On les garde au moins un mois
avant de les proposer à l'adoption : ce délai permet
d'effectuer la vaccination et son rappel, de les vermifuger plusieurs
fois et d'apprendre à connaître chacun d'entre eux afin
de renseigner au mieux les adoptants.
Tous ne seront pas adoptés
; il y a trop d'animaux pour le nombre de gens qui en désirent.

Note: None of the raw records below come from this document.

### src/rtl/param_fifo_core.sv
// param_fifo_core: parameterised synchronous FIFO with show-ahead read port.
//
// Occupancy is tracked by an explicit counter. Almost-full and almost-empty
// flags are derived from it, and a high-water mark (peak) records the largest
// occupancy seen since the last reset or flush.
//
// Handshake semantics (both ports): a transfer happens on a rising clk edge
// where valid and ready are both 1. Ready/valid never depend on the other
// side's valid/ready in the same cycle, except for the optional bypass path.
//
// Optional feature: define PARAM_FIFO_BYPASS_EN to let a word written into an
// empty FIFO appear on data_out in the same cycle. If out_rdy is 1 in that
// cycle the word is consumed without being stored. Without the macro there is
// no combinational path from the write side to the read side.
//
// Ports:
//   clk          rising-edge clock
//   rst          asynchronous active-low reset
//   clk_en       global enable; 0 freezes all state and drops both readies/valids
//   flush        synchronous clear of contents, pointers and peak
//   in_vld       write request
//   in_rdy       FIFO can accept a word
//   data_in      write payload
//   out_vld      head-of-queue word available
//   out_rdy      consumer accepts the head word
//   data_out     head-of-queue payload (don't-care while out_vld=0)
//   count        current occupancy (0..DEPTH)
//   almost_full  count >= AFULL_TH
//   almost_empty count <= AEMPTY_TH
//   peak         high-water mark of count
module param_fifo_core #(
  parameter int DATA_WIDTH = 16,
  parameter int DEPTH      = 16,
  parameter int AFULL_TH   = DEPTH - 2,
  parameter int AEMPTY_TH  = 1
) (
  input  logic                       clk,
  input  logic                       rst,
  input  logic                       clk_en,
  input  logic                       flush,
  input  logic                       in_vld,
  output logic                       in_rdy,
  input  logic [DATA_WIDTH-1:0]      data_in,
  output logic                       out_vld,
  input  logic                       out_rdy,
  output logic [DATA_WIDTH-1:0]      data_out,
  output logic [$clog2(DEPTH):0]     count,
  output logic                       almost_full,
  output logic                       almost_empty,
  output logic [$clog2(DEPTH):0]     peak
);

  localparam int AW = $clog2(DEPTH);
  localparam int CW = AW + 1;
  localparam logic [CW-1:0] DEPTH_C  = CW'(DEPTH);
  localparam logic [CW-1:0] AFULL_C  = CW'(AFULL_TH);
  localparam logic [CW-1:0] AEMPTY_C = CW'(AEMPTY_TH);

  logic [DATA_WIDTH-1:0] mem [DEPTH];
  logic [AW-1:0]         wr_ptr;
  logic [AW-1:0]         rd_ptr;
  logic [CW-1:0]         count_q;
  logic [CW-1:0]         count_d;
  logic [CW-1:0]         peak_q;
  logic [CW-1:0]         peak_d;

  logic enabled;
  logic push;
  logic pop;
  logic wr_en;
  logic rd_adv;

  // Reset is folded in combinationally so both handshakes drop immediately
  // while rst is low, not only after the next edge.
  assign enabled = rst & clk_en & ~flush;
  assign in_rdy  = enabled & (count_q < DEPTH_C);
  assign push    = in_vld & in_rdy;

`ifdef PARAM_FIFO_BYPASS_EN
  logic bypass_take;

  // When empty, the incoming word is presented directly. If it is taken in
  // the same cycle it never touches storage or the pointers.
  assign out_vld     = enabled & ((count_q != '0) | push);
  assign data_out    = (count_q == '0) ? data_in : mem[rd_ptr];
  assign pop         = out_vld & out_rdy;
  assign bypass_take = (count_q == '0) & pop;
  assign wr_en       = push & ~bypass_take;
  assign rd_adv      = pop & ~bypass_take;
`else
  assign out_vld  = enabled & (count_q != '0);
  assign data_out = mem[rd_ptr];
  assign pop      = out_vld & out_rdy;
  assign wr_en    = push;
  assign rd_adv   = pop;
`endif

  always_comb begin
    count_d = count_q;
    if (wr_en && !rd_adv) begin
      count_d = count_q + CW'(1);
    end else if (!wr_en && rd_adv) begin
      count_d = count_q - CW'(1);
    end
  end

  assign peak_d = (count_d > peak_q) ? count_d : peak_q;

  // Control state. Pointers wrap naturally because DEPTH is a power of two.
  always_ff @(posedge clk or negedge rst) begin
    if (!rst) begin
      wr_ptr  <= '0;
      rd_ptr  <= '0;
      count_q <= '0;
      peak_q  <= '0;
    end else if (clk_en) begin
      if (flush) begin
        wr_ptr  <= '0;
        rd_ptr  <= '0;
        count_q <= '0;
        peak_q  <= '0;
      end else begin
        if (wr_en) wr_ptr <= wr_ptr + AW'(1);
        if (rd_adv) rd_ptr <= rd_ptr + AW'(1);
        count_q <= count_d;
        peak_q  <= peak_d;
      end
    end
  end

  // Storage is deliberately not reset; stale contents are unreachable once
  // the pointers and count are cleared. wr_en already includes clk_en, flush
  // and rst.
  always_ff @(posedge clk) begin
    if (wr_en) mem[wr_ptr] <= data_in;
  end

  assign count        = count_q;
  assign peak         = peak_q;
  assign almost_full  = (count_q >= AFULL_C);
  assign almost_empty = (count_q <= AEMPTY_C);

endmodule

### config.mk
export PLATFORM = sky130hd
export DESIGN_NAME = param_fifo_core
export DESIGN_NICKNAME = d
export VERILOG_FILES = /design/src/rtl/param_fifo_core.sv
export SDC_FILE = /design/constraint.sdc
export NUM_CORES = 1
export LEC_CHECK = 0
export BUFFER_PORTS_ARGS = -buffer_cell sky130_fd_sc_hd__buf_4
export CAP_MARGIN = 20
export CORE_MARGIN = 8
export CORE_UTILIZATION = 58
export DETAILED_ROUTE_END_ITERATION = 10
export GPL_TIMING_DRIVEN = 0
export PLACE_DENSITY = 0.75
export SLEW_MARGIN = 25
export SYNTH_ARGS = -nofsm -noshare
export SYNTH_HDL_FRONTEND = slang
export SYNTH_SLANG_ARGS = --single-unit
### constraint.sdc
create_clock -name clk -period 5 [get_ports clk]
set_clock_uncertainty 0.05 [all_clocks]
set_input_delay 0.5 -clock clk [delete_from_list [all_inputs] [get_ports clk]]
set_output_delay 0.5 -clock clk [all_outputs]
set_load 0.02 [all_outputs]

Certains, aussi jolis et attachants que les autres, grandiront au
refuge sans avoir trouvé de maître et, à l'âge
de 7 mois, après stérilisation et tatouage, ils iront
rejoindre, dans une des chatteries, les cohortes de chats adultes qui
attendent, durant des années parfois, d'être adoptés.
Chaque
année, la SDA diffuse le même message : il
faut absolument enrayer la reproduction féline.
Aimer
les chats, c'est vouloir leur bien, et donc faire ce qu'il faut pour
éviter la naissance de ces vies innocentes à l'avenir
incertain et dont l'arrivée aggrave le douleureux problème
de la surpopulation féline. Faire stériliser sa chatte
est une nécessité. L'opération, de surcroît,
est bénéfique pour sa santé. Il est prouvé
que les chattes opérées développent moins de
tumeurs mammaires que les autres. Quant aux mâles, il faut
aussi les faire castrer. A la satisfaction de savoir que son chat ne
sera pas l'origine de naissances indésirables s'ajoutera le
plaisir d'avoir un chat moins fugueur et moins bagarreur.
De
nombreux chatons européens, de toutes les couleurs, attendent
un maître au refuge.
On
affiche complet, au refuge, depuis le début de l'été:
la chatterie d'isolation est bondée, il ne reste plus un seul
box individuel, et certaines personnes, au lieu d'attendre, comme on
les en prie, qu'une place se libère, déposent leur chat
devant la porte du refuge ou le jettent par-dessus la grille.
On
se hâte donc de tatouer, stériliser et vacciner les
chats qui arrivent, afin de les répartir le plus vite possible
dans les deux grandes chatteries, où sont réunis les
chats adoptables. Mais, trop nombreux, ayant bénéficié
d'un temps d'isolation et d'adaptation trop court, les chats sont mal
à l'aise parmi leurs congénères: ces animaux si
sociables en viennent à se quereller, ou bien ils
stressent.
C'est
le cas de Valentine,
qui attend pour manger de se sentir protégée par la
présence d'un animalier, de Bruno, qu'il a fallu changer
de chatterie, de Minouche, qui ne descend plus de son perchoir, de
Poussy, qui dort sous la pluie et n'ose rentrer dans l'abri trop
fréquenté, et
de bien d'autres encore...
Si
l'on a décidé d'adopter un petit félin, le
moment est bien choisi: on ajoutera à la joie de choisir un
adorable compagnon à 4 pattes la satisfaction de savoir qu'en
lui offrant le bonheur, on a aussi participé à une
amélioration de la qualité de vie de tous les autres,
en diminuant le nombre des hôtes des chatteries.